Interactions of DNA with biofilm-derived membrane vesicles

Abstract

The biofilm matrix contributes to the chemistry, structure, and function of biofilms. Biofilm-derived membrane vesicles (MVs) and DNA, both matrix components, demonstrated concentration-, pH-, and cation-dependent interactions. Furthermore, MV-DNA association influenced MV surface properties. This bears consequences for the reactivity and availability for interaction of matrix polymers and other constituents.

FIG. 1.

Possible interactions between matrix polymers and particulate structures. Shown is an electron micrograph of a thin section through a P. aeruginosa PAO1 biofilm.

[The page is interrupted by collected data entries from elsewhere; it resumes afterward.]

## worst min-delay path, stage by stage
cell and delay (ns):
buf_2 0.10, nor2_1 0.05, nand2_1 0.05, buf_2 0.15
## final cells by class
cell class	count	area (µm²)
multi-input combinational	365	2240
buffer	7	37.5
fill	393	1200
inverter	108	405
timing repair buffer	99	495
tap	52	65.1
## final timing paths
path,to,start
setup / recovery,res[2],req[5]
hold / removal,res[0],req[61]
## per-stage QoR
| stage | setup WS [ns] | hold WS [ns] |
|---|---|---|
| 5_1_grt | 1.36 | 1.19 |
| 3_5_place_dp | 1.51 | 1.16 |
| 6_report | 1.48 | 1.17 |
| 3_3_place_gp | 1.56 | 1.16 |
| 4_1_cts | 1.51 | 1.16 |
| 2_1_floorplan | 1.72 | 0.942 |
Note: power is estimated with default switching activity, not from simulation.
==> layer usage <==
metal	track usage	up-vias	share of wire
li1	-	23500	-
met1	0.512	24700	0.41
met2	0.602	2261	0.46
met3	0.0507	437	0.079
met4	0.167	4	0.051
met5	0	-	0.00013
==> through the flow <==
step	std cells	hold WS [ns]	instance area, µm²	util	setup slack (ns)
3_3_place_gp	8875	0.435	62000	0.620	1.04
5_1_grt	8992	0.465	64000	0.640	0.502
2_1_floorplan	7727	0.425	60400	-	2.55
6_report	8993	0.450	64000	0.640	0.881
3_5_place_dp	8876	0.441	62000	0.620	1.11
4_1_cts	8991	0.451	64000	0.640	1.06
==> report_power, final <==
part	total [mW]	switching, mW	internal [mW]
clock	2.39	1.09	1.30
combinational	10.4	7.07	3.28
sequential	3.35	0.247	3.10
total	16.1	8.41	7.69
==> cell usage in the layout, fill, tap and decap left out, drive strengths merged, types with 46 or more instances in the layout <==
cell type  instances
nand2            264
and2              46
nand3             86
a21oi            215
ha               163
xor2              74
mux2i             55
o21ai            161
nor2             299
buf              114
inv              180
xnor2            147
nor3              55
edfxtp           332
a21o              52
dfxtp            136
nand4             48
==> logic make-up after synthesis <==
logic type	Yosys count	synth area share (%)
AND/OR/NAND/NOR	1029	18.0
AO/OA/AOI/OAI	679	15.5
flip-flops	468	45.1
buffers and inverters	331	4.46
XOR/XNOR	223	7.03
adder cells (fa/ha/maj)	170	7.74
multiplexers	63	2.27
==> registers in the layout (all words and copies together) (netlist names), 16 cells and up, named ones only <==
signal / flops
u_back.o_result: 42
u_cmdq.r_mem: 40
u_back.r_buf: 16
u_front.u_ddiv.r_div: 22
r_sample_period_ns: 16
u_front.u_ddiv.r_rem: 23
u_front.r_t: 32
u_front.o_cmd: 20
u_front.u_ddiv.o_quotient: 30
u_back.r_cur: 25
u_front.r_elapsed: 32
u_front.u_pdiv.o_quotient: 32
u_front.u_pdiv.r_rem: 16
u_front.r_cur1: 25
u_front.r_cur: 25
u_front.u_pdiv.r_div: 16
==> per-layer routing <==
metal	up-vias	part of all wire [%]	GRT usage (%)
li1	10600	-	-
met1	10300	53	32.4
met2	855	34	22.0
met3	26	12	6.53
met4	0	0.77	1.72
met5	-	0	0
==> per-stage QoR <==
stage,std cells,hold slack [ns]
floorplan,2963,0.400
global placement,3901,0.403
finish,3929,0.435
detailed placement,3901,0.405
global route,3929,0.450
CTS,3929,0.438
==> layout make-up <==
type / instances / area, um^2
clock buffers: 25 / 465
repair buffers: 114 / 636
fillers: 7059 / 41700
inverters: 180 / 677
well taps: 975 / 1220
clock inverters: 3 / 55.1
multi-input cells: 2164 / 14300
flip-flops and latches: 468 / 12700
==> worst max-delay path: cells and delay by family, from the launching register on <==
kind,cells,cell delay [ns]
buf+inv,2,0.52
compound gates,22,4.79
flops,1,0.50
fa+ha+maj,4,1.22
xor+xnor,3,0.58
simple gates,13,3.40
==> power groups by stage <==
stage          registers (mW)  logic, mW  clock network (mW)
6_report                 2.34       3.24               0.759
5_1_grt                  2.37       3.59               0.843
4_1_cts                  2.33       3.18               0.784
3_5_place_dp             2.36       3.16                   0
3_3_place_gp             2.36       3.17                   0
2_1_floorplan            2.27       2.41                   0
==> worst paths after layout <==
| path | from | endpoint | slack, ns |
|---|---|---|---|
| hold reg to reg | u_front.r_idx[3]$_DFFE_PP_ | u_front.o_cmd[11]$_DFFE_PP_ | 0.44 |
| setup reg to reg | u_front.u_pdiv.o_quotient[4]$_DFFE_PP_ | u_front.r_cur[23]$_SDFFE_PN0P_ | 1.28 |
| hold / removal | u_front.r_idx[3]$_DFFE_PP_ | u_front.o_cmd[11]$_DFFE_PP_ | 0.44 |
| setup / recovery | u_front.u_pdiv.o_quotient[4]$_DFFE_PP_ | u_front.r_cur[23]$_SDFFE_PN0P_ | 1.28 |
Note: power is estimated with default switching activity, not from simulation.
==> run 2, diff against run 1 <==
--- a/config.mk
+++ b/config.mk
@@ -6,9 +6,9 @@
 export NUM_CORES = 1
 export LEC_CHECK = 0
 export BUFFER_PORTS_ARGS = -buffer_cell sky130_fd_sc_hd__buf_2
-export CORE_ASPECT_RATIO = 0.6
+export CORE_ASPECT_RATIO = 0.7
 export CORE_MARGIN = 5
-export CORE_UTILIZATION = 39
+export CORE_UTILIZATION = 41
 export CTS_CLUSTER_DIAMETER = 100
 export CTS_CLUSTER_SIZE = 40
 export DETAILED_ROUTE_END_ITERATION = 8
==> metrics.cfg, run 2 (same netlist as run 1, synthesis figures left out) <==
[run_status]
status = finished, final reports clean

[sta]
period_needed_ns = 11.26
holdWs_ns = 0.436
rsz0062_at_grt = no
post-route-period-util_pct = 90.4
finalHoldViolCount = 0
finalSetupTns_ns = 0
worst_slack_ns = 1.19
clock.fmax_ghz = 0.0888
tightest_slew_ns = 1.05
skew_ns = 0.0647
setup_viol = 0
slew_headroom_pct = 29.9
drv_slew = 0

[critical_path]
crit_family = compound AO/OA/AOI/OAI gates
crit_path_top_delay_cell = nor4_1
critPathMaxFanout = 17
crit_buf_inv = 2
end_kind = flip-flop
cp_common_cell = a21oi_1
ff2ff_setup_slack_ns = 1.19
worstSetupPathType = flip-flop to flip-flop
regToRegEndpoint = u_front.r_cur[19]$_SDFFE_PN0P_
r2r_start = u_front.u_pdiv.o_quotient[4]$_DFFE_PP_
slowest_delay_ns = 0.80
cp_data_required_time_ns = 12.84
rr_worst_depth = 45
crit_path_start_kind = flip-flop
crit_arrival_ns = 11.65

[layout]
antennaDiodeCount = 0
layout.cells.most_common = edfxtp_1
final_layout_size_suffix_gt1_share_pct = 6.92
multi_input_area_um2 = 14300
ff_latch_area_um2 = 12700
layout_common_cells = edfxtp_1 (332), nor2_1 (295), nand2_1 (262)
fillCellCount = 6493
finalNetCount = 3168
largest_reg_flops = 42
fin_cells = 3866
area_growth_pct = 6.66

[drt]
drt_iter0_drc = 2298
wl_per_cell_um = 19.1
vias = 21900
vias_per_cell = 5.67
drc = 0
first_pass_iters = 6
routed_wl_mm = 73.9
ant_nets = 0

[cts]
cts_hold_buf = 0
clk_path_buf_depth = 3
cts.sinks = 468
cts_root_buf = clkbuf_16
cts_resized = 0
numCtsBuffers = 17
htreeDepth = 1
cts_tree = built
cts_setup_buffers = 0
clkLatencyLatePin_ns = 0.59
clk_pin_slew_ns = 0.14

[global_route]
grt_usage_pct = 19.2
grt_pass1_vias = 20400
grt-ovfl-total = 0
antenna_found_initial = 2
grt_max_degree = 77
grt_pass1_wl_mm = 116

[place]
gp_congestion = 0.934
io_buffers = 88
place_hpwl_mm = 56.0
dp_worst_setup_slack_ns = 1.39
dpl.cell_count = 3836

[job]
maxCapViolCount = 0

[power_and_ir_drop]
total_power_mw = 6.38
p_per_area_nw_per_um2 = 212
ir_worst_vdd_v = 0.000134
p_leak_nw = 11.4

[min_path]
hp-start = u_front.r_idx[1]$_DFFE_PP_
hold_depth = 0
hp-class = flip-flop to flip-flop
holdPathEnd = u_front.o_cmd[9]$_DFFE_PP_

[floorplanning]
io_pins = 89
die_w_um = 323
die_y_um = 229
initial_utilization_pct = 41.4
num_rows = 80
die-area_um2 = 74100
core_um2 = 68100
===== src/hdl/csalu_prep.sv =====
module csalu_prep import csalu_pkg::*; (
    input  logic                    i_clk,
    input  logic                    i_rst_n,
    input  logic                    i_adv,
    input  logic                    i_valid,
    input  logic [1:0]              i_req_type,
    input  logic signed [DataW-1:0] i_operand_a,
    input  logic signed [DataW-1:0] i_operand_b,
    output logic                    o_valid,
    output t_stage                  o_data
);

    logic                    r_valid;
    t_stage                  r_data;
    t_stage                  n_data;
    t_op                     op;
    logic signed [WideW-1:0] prod;
    logic signed [WideW-1:0] wide_a;
    logic signed [WideW-1:0] wide_b;

    assign op     = t_op'(i_req_type);
    assign wide_a = WideW'(i_operand_a);
    assign wide_b = WideW'(i_operand_b);
    assign prod   = i_operand_a * i_operand_b;

    always_comb begin
        n_data          = '0;
        n_data.op       = op;
        n_data.neg_q    = i_operand_a[DataW-1] ^ i_operand_b[DataW-1];
        n_data.div_zero = (i_operand_b == '0);
        n_data.rem      = '0;
        // The magnitude of the most negative value still fits as unsigned.
        n_data.dq       = i_operand_a[DataW-1] ? (DataW'(0) - DataW'(i_operand_a))
                                               : DataW'(i_operand_a);
        n_data.dvsr     = i_operand_b[DataW-1] ? (DataW'(0) - DataW'(i_operand_b))
                                               : DataW'(i_operand_b);
        case (op)
            OP_ADD:  n_data.exact = wide_a + wide_b;
            OP_SUB:  n_data.exact = wide_a - wide_b;
            OP_MUL:  n_data.exact = prod;
            default: n_data.exact = '0;
        endcase
    end

    always_ff @(posedge i_clk) begin
        if (!i_rst_n) begin
            r_valid <= 1'b0;
        end else if (i_adv) begin
            r_valid <= i_valid;
        end
    end

    always_ff @(posedge i_clk) begin
        if (i_adv) begin
            r_data <= n_data;
        end
    end

    assign o_valid = r_valid;
    assign o_data  = r_data;

endmodule
[src/hdl/csalu_div_stage.sv]
module csalu_div_stage import csalu_pkg::*; (
    input  logic   i_clk,
    input  logic   i_rst_n,
    input  logic   i_adv,
    input  logic   i_valid,
    input  t_stage i_data,
    output logic   o_valid,
    output t_stage o_data
);

    logic             r_valid;
    t_stage           r_data;
    t_stage           n_data;
    logic [DataW:0]   shifted;
    logic [DataW:0]   diff;
    logic             take;

    // One restoring step: bring down the next dividend bit and subtract
    // the divisor when it fits.
    assign shifted = {i_data.rem, i_data.dq[DataW-1]};
    assign diff    = shifted - {1'b0, i_data.dvsr};
    assign take    = (shifted >= {1'b0, i_data.dvsr});

    always_comb begin
        n_data     = i_data;
        n_data.rem = take ? diff[DataW-1:0] : shifted[DataW-1:0];
        n_data.dq  = {i_data.dq[DataW-2:0], take};
    end

    always_ff @(posedge i_clk) begin
        if (!i_rst_n) begin
            r_valid <= 1'b0;
        end else if (i_adv) begin
            r_valid <= i_valid;
        end
    end

    always_ff @(posedge i_clk) begin
        if (i_adv) begin
            r_data <= n_data;
        end
    end

    assign o_valid = r_valid;
    assign o_data  = r_data;

endmodule

[config.mk]
export PLATFORM = sky130hd
export DESIGN_NAME = csalu_div_stage
export DESIGN_NICKNAME = d
export VERILOG_FILES = /design/src/hdl/csalu_pkg.sv /design/src/hdl/csalu_div_stage.sv
export SDC_FILE = /design/constraint.sdc
export NUM_CORES = 1
export LEC_CHECK = 0
export BUFFER_PORTS_ARGS = -buffer_cell sky130_fd_sc_hd__buf_2
export CORE_AREA = 2 2 131 133
export DETAILED_ROUTE_END_ITERATION = 16
export DIE_AREA = 0 0 133 135
export HOLD_SLACK_MARGIN = 0.06
export PLACE_DENSITY = 0.71
export SETUP_SLACK_MARGIN = 0.1
export SLEW_MARGIN = 25
export SYNTH_ARGS = -nofsm -noshare
export SYNTH_HDL_FRONTEND = slang
export SYNTH_SLANG_ARGS = --single-unit
[constraint.sdc]
create_clock -name i_clk -period 3.8 [get_ports i_clk]
set_clock_uncertainty 0.2 [all_clocks]
set_input_delay 0.19 -clock i_clk [delete_from_list [all_inputs] [get_ports i_clk]]
set_output_delay 0.19 -clock i_clk [all_outputs]
set_load 0.02 [all_outputs]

During processing, some dehydration occurred, resulting in collapse of matrix material into fibrillate arrangements (black filled arrows). There is a suggestion of interactions occurring with particulate structures such as MVs (hollow white arrow) and flagella (filled white arrows) (identified by the appearance and cross-dimension of these highly ordered structures when viewed at high magnification), which was consistently observed with other embedded samples and also with whole-mount preparations of gently disrupted biofilms (data not shown). The scale bar represents 200 nm.

FIG. 2.

DDAO staining of P. aeruginosa PAO1 biofilm revealed the presence of extracellular DNA. Areas where the DDAO stain indicated the presence of dsDNA (shown in red) were seen in between green fluorescent protein-tagged cells (shown in green) within the biofilm matrix. Note how the stain was not uniform. The presence of dsDNA was supported by biochemical assays with isolated matrix material (Table 1). The scale bar represents 4.69 μm.

FIG. 3.

Assessment of the effect of environmental conditions upon the interaction between b-MVs and exogenous DNA. MVs were incubated with DNA (see Materials and Methods for details), and the effects of concentration of DNA (▪) (A), altered pH (▴) (B), and concentration of Na⁺ (○) or Mg²⁺ (•) cations, respectively (C), upon MV-DNA interactions were assessed. Note that for panel A, the ratio on the x axis is equal to the concentration of the assayed DNA/concentration of DNA in the matrix. Quantities of DNA (ng)/20 μg MV protein for R values of 1 were 116 ± 3 (DNA concentration; MVs only), 86 ± 3 (pH; MVs only), 275 ± 3 (Na⁺; MVs plus DNA only), and 236 ± 6 (Mg²⁺; MVs plus DNA only) (means ± standard deviations; n = 60).

FIG. 4.

Relative surface charges of native and DNase-treated MVs. Suspensions of native MVs (▪) or DNase-treated MVs (•; 8 μg of MV protein·ml⁻¹) were assessed by zeta potentiometry. Data for 10 and 100 mM buffer (not shown) yielded the expected concentration-dependent effect whereby an increase in buffer concentration causes a subsequent lessening of the apparent negative surface charge (mean ± SEM; n = 15). A two-tailed Mann-Whitney test was performed using Analyze-It for Microsoft Excel (version 2.11) and indicated that all data, with the exception of that collected at pH 6.8, showed highly significant differences (P < 0.01).

FIG. 5.

Titration analysis of the available functional groups present on the native and DNase-treated MVs. pK_a spectra for native MVs (A) and DNase-treated MVs (B) composite plot of three spectra. The site density (concentration of ligand) is normalized to the dry weight of the sample used. The arrows (A, n1 to n3; B, d1 to d3) indicate the groups that the data cluster in. Please refer to Table 2 for details of these.